2、对甲方上述商业秘密,乙方承担以下保密义务:
Party B has the following obligations to keep the abovementioned commercial secretes of Party A confidential:
主动采取加密措施对上述所列及之商业秘密进行保护,防止任何第三者知悉及使用;
Take active measures to protect the abovementioned commercial secretes in case they are learnt or used by a third party;
保证接触甲方商业秘密的员工不泄露知悉的甲方商业秘密,保证非接触甲方商业秘密的员工不得刺探 或者以其他不正当手段(包括利用计算机进行检索、浏览、复制等)获取甲方的商业秘密;
Ensure that all the employees of Party B to whom disclosure of commercial secrets of Party A is to be made will not have the commercial secrets disclosed, and ensure that all the employees of Party B for whom the commercial secrets of Party A are inaccessible shall not detect or obtain in illegal method (including but not limited to searching, browsing and copying on computer);
不得向任何第三者披露甲方的商业秘密;
Do not disclose the commercial secretes of Party A to a third party;
乙方除为履行义务且经甲方事先同意外,均不得为自己或他人之利益直接或间接使用上述机密资料及 知识产权;
Unless for performing obligations specified in the agreement and with prior consent from Party A, Party B shall not directly or indirectly use the abovementioned confidential information and intellectual property rights for benefits of Party B or anyone else;
不得允许(包括出借、赠予、出租、转让等行为)或协助任何第三方使用甲方的商业秘密;
Do not permit (including lending, presenting, releasing, transferring, etc.) or assist a third party in using the commercial secrets of Party A;
乙方了解甲方设有专门的对外发言及讯息披露制度,也承诺严格遵守该发言及讯息披露制度;
Party B acknowledges that Party A has set up special system of public statement and information disclosure, and promises to strictly abide by this system;
不论因何种原因终止与甲方合作后,都不得利用甲方的商业秘密为其他与甲方有竞争关系的企业(包 括自办企业)服务;
In case of termination of cooperation with Party A due to any reason, Party B shall not use the commercial secretes of Party A to provide service to the enterprise in competition with Party A (including self-invested enterprises);
乙方所占有、使用、监督或管理的与甲方知识产权有关的资料、机密资料均为甲方财产,应于合作结 束时悉数交还甲方,未经许可不得自行复制、传真、利用网络对外传送等。

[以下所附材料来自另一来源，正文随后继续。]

Source: an optimization exercise on an open RTL-to-GDS flow (aim: small area and a short achievable clock period). Production flows keep margins and buffers that such runs may drop.
Where RTL was checked, it was by simulation tests only, not by an equivalence proof against the original.
For run 2, only the layout was checked, not whether the RTL still works.
Power is estimated from default activity; no workload was simulated.

==> flow/design.v, too long to show whole: its modules and the start of the top module <==
// module fp_multiplier: 1787 lines
module fp_multiplier(input [31:0] a, input [31:0] b, output [31:0] out, input clk,
	input rst, input in_valid, output out_valid);
  // ...
==> flow/run.sh <==
#!/bin/bash
# synth_recipe.tcl (not shown) runs the flow's synth.tcl, then flattens the netlist and writes it again
# the make line also repeats each setting of config.mk as NAME=value (left out here)
make -C /OpenROAD-flow-scripts/flow DESIGN_CONFIG=/design/flow/config.mk WORK_HOME=/design/flow/orfs CLKGATE_MAP_FILE= SYNTH_SCRIPT=/design/flow/synth_recipe.tcl finish
==> flow/config.mk <==
export PLATFORM = sky130hd
export DESIGN_NAME = fp_multiplier
export DESIGN_NICKNAME = fp_multiplier
export VERILOG_FILES = /design/flow/design.v
export SDC_FILE = /design/flow/constraint.sdc
export NUM_CORES = 4
export LEC_CHECK = 0
export CAP_MARGIN = 20
export CORE_MARGIN = 2
export CORE_UTILIZATION = 60
export CTS_BUF_LIST = sky130_fd_sc_hd__clkbuf_8
export CTS_CLUSTER_DIAMETER = 100
export CTS_CLUSTER_SIZE = 16
export PLACE_DENSITY = 0.75
export SLEW_MARGIN = 20
==> flow/constraint.sdc <==
create_clock -name core_clock -period 2.5 [get_ports {clk}]
set_input_delay 0.5000 -clock core_clock [delete_from_list [all_inputs] [get_ports {clk}]]
set_output_delay 0.5000 -clock core_clock [all_outputs]
set_load 0.01 [all_outputs]
What follows belongs to an exercise in optimizing a design on an open flow for small area; a production flow would make more cautious choices. In this exercise RTL edits were held to simulation tests only and were not proved equivalent to the original. No activity file was given, so power comes from the tool's default toggle rates. The clock port is modelled as an ideal driver; clocking choices that lean on that would not hold on a real chip.

Setup of old:
// LiTE_DTU_160MHz_v2_0
module LiTE_DTU_160MHz_v2_0 (
			     CLK,
			     RST_b,
			     CALIBRATION_BUSY_1,
			     CALIBRATION_BUSY_10,
			     TEST_ENABLE,
			     GAIN_SEL_MODE,
			     fallback,
			     DATA12_g01,
			     DATA12_g10,
			     SATURATION_value,
			     BSL_VAL_g01,
			     BSL_VAL_g10,
			     losing_data,
			     DATA32_ATU_0,
			     DATA32_ATU_1,
			     DATA32_ATU_2,
			     DATA32_ATU_3,
			     Orbit,
			     shift_gain_10,
			     flush_b,
			     synch,
			     synch_pattern,
			     DATA32_0,
			     DATA32_1,
			     DATA32_2,
			     DATA32_3,
			     handshake);
Size: about 360 I/O pins, ~38000 µm² of cells after synthesis.
export LEC_CHECK = 0
export CAP_MARGIN = 20
export CORE_MARGIN = 2
export CORE_UTILIZATION = 40
export PLACE_DENSITY = 0.6
export SLEW_MARGIN = 20
create_clock -name core_clock -period 6.25 [get_ports {CLK}]
standard.sh (not shown) runs the stock make flow with config.mk's settings and CLKGATE_MAP_FILE= SYNTH_SCRIPT=/design/flow/synth_recipe.tcl, a recipe that flattens the netlist after the stock synthesis.
==> flow/flow/run.sh <==
#!/bin/bash
# The standard layout, with three changes to how the layout is made:
#  1. after the standard synthesis, its combinational logic is mapped again
#     for area (ABC deepsyn + area mapping); every register keeps its name,
#     its cell type and its connections, and the netlist is checked for that
#  2. port buffers use the smallest buffer cell (buf_1)
#  3. clock tree: clkbuf_16 buffers, sink clusters of up to 32, no dummy loads
# Each tool writes its full output to a log file in this folder.
set -euo pipefail
WORK=$(pwd)
FLOWDIR=$WORK/flow
R=$WORK/orfs/results/$FLOW_PLATFORM/LiTE_DTU_160MHz_v2_0/base
LIB=$FLOW_HOME/platforms/$FLOW_PLATFORM/lib/sky130_fd_sc_hd__tt_025C_1v80.lib
YOSYS=$(command -v yosys || true)
[[ -x "$YOSYS" ]] || YOSYS=$FLOW_HOME/../tools/install/yosys/bin/yosys

CTS="-sink_clustering_enable -repair_clock_nets -sink_clustering_size 32 -sink_clustering_max_diameter 80 -root_buf sky130_fd_sc_hd__clkbuf_16 -buf_list sky130_fd_sc_hd__clkbuf_16 -sink_clustering_buffer sky130_fd_sc_hd__clkbuf_16 -dont_use_dummy_load"
ARGS=("BUFFER_PORTS_ARGS=-buffer_cell sky130_fd_sc_hd__buf_1" "CTS_ARGS=$CTS")

# 1. standard synthesis
bash standard.sh "${ARGS[@]}" synth > standard_synth.log 2>&1
cp "$R/1_2_yosys.v" "$WORK/netlist_standard.v"

# 2. re-map the combinational logic
remap() {
  local seq
  seq=$(grep -oE "sky130_fd_sc_hd__[a-z0-9_]*df[a-z0-9_]*" netlist_standard.v | sort -u | tr '\n' ' ')
  [[ "$seq" == "sky130_fd_sc_hd__dfxtp_1 sky130_fd_sc_hd__edfxtp_1 " ]] || { echo "unexpected register cells: $seq"; return 1; }
  sed -E 's/\bsky130_fd_sc_hd__(e?dfxtp_1) /KEEP__\1 /' netlist_standard.v > netlist_keep.v
  local du
  du=$(grep -o -- "-dont_use [^ ]*" "$WORK/orfs/logs/$FLOW_PLATFORM/LiTE_DTU_160MHz_v2_0/base/1_2_yosys.log" | sort -u | tr '\n' ' ')
  [[ -n "$du" ]] || { echo "no dont_use list"; return 1; }
  # the re-mapping, on the cells' library functions
  cat > remap.ys <<EOY
read_liberty -wb -ignore_miss_func $LIB
read_verilog -lib $FLOWDIR/keep_cells.v
read_verilog netlist_keep.v
hierarchy -check -top $FLOW_TOP
flatten -wb
opt -purge
techmap
opt -fast
abc -liberty $LIB $du -script $FLOWDIR/area.abc
opt_clean -purge
write_verilog -noattr -nohex -nodec netlist_abc_keep.v
EOY
  "$YOSYS" -s remap.ys > remap_yosys.log 2>&1 || { echo "yosys remap failed"; return 1; }
  # the finishing steps of the standard synthesis, on the library cells
  cat > finish.ys <<EOY
read_liberty -lib $LIB
read_verilog -lib $FLOWDIR/keep_cells.v
read_verilog netlist_abc_keep.v
hierarchy -check -top $FLOW_TOP
splitnets
opt_clean -purge
hilomap -singleton -hicell sky130_fd_sc_hd__conb_1 HI -locell sky130_fd_sc_hd__conb_1 LO
insbuf -buf sky130_fd_sc_hd__buf_4 A X
opt_clean -purge
check -assert
stat -liberty $LIB
write_verilog -noattr -nohex -nodec netlist_remap_keep.v
EOY
  "$YOSYS" -s finish.ys > finish_yosys.log 2>&1 || { echo "yosys finish failed"; return 1; }
  sed -E 's/\bKEEP__(e?dfxtp_1) /sky130_fd_sc_hd__\1 /' netlist_remap_keep.v > netlist_remap.v
  # the registers must be the same: names, cell types and count
  grep -E "^\s*sky130_fd_sc_hd__e?dfxtp_1 " netlist_standard.v | awk '{print $1, $2}' | sort > regs_standard.txt
  grep -E "^\s*sky130_fd_sc_hd__e?dfxtp_1 " netlist_remap.v | awk '{print $1, $2}' | sort > regs_remap.txt
  cmp -s regs_standard.txt regs_remap.txt || { echo "registers differ"; return 1; }
  [[ $(wc -l < regs_standard.txt) -gt 0 ]] || { echo "no registers found"; return 1; }
  ! grep -q "KEEP__" netlist_remap.v || { echo "stand-in left"; return 1; }
  return 0
}
if remap > remap.log 2>&1; then
  cp netlist_remap.v "$R/1_2_yosys.v"
  rm -f "$R/1_synth.odb" "$R/1_synth.sdc"
  echo "remapped netlist in use" >> remap.log
else
  echo "remap failed; standard netlist kept" >> remap.log
fi

# 3. the rest of the standard flow
bash standard.sh "${ARGS[@]}" finish > standard_finish.log 2>&1
==> flow/flow/area.abc <==
&get -n
&st
&deepsyn -T 120
&dch -f
&nf -a -R 1000
&put
Other scripts of this flow, unchanged in this note and not shown: flow/flow/keep_cells.v
The following lists how new was set up differently from old:
diff --git a/flow/flow/run.sh b/flow/flow/run.sh
--- a/flow/flow/run.sh
+++ b/flow/flow/run.sh
@@ -3,3 +3,4 @@
 #  1. after the standard synthesis, its combinational logic is mapped again
-#     for area (ABC deepsyn + area mapping); every register keeps its name,
+#     for area (ABC deepsyn + area mapping, four scripts in parallel, the
+#     smallest result kept); every register keeps its name,
 #     its cell type and its connections, and the netlist is checked for that
@@ -32,4 +33,6 @@
   [[ -n "$du" ]] || { echo "no dont_use list"; return 1; }
-  # the re-mapping, on the cells' library functions
-  cat > remap.ys <<EOY
+  # the re-mapping, on the cells' library functions, with each script
+  local best="" best_area=""
+  for k in 1 2 3 4; do
+    cat > remap$k.ys <<EOY
 read_liberty -wb -ignore_miss_func $LIB
@@ -42,7 +45,20 @@
 opt -fast
-abc -liberty $LIB $du -script $FLOWDIR/area.abc
+abc -liberty $LIB $du -script $FLOWDIR/area$k.abc
 opt_clean -purge
-write_verilog -noattr -nohex -nodec netlist_abc_keep.v
+stat -liberty $LIB
+write_verilog -noattr -nohex -nodec netlist_abc_keep$k.v
 EOY
-  "$YOSYS" -s remap.ys > remap_yosys.log 2>&1 || { echo "yosys remap failed"; return 1; }
+    "$YOSYS" -s remap$k.ys > remap_yosys$k.log 2>&1 &
+  done
+  wait || true
+  for k in 1 2 3 4; do
+    local a
+    a=$(grep "Chip area" remap_yosys$k.log 2>/dev/null | tail -1 | awk '{print $NF}')
+    [[ -n "$a" && -s netlist_abc_keep$k.v ]] || continue
+    echo "script $k: area $a"
+    if [[ -z "$best" ]] || awk -v a="$a" -v b="$best_area" 'BEGIN {exit !(a < b)}'; then best=$k; best_area=$a; fi
+  done
+  [[ -n "$best" ]] || { echo "yosys remap failed"; return 1; }
+  echo "kept script $best"
+  cp netlist_abc_keep$best.v netlist_abc_keep.v
   # the finishing steps of the standard synthesis, on the library cells
==> flow/flow/area1.abc (new file) <==
&get -n
&st
&deepsyn -T 120
&dch -f
&nf -a -R 1000
&put
==> flow/flow/area2.abc (new file) <==
&get -n
&st
&deepsyn -T 120 -S 1
&dch -f
&nf -a -R 1000
&put
==> flow/flow/area3.abc (new file) <==
&get -n
&st
&deepsyn -T 60
&deepsyn -T 60 -S 3
&dch -f
&nf -a -R 1000
&put
==> flow/flow/area4.abc (new file) <==
&get -n
&st
&deepsyn -T 120 -S 2
&dch -f
&nf -a -R 1000
&put
removed: flow/flow/area.abc
==> comparison <==
new ends up with a critical path depth that is 1 higher than in old. The number of global-route vias before repair number comes out higher for old vs new. In new, the slack of the worst reg-to-reg path came out 390 ps below the value in old. From old to new the numbers moved as follows: post-synthesis cell count went down, met2 routing resource usage after global routing went down, biggest fanout along the worst timing path went down. On internal power of the cells, old beats new. new: sequential power share 0.2 points below old. Changes observed in new relative to old: post-synthesis to final-layout area growth now larger, shortest clock period the worst path allows after layout now larger.

## static timing again, ports no longer ideal
The flow's constraints put no driver on any port. The routed layouts listed below were extracted and timed again, unchanged, in two steps. Step 1: set_driving_cell puts a clkbuf_16 on CLK and a buf_2 on each other input, an assumption about the parent block. Step 2 moves the port delays by t, midway between the first and last clock arrival at a register: inputs arrive t later, outputs are due t later. That takes back most of the time a late clock gives input paths. Slacks: no drivers / after step 1 / after step 2; pairs: no drivers / after step 1.
run	t, ns	setup WS [ns]	hold slack, ns	worst setup path at the end	slew at the worst register clock pin (ns)
old	0.676	1.737 / 1.737 / 1.612	0.307 / 0.307 / 0.307	input to register	0.12 / 0.12
new	0.686	1.345 / 1.345 / 1.332	0.299 / 0.299 / 0.299	input to register	0.12 / 0.12
After both steps every run listed still meets setup and hold. For old, which loses most, drivers alone change the setup slack by 0.000 ns; drivers and shift together by -0.125 ns.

All the related information and all the confidential information concerning intellectual property rights of Party A possessed, used, supervised or controlled by Party B, are under ownership of Party A, and shall all be returned to Party A at termination of cooperation. All the information are prohibited to be copied, faxed and transmitted through network in case of no authorization;
乙方同意甲方商业秘密之界定范围,无论故意或过失、无论以任何形式泄露甲方商业秘密均属违法行 为,甲方有权视违法情节和危害程度,采取向警方报案、采取强制措施、追究刑事责任等非常手段。
Party B agrees on the scope of commercial secretes specified by Party A. Disclosure of the commercial secretes of Party A in any form purposely or by fault is illegal. Party A has the right to report to the police, take compulsory measures and claim for criminal responsibility based on illegal condition and harm extent.
乙方如发现甲方的商业秘密被泄露或者自己过失泄露秘密,应当采取有效措施防止泄密进一步扩大,并及时向甲方报告。
When Party B finds that the commercial secretes of Party A are disclosed or divulged for fault of Party B, Party B shall take effective measures to stop further disclosure and timely report to Party A;
本协议规定的商业秘密所有权始终全部归属甲方,乙方不得利用自身对属于甲方商业秘密资料的不同程度的了解申请知识产权,在本协议签订前乙方已依法具有某些所有权者除外。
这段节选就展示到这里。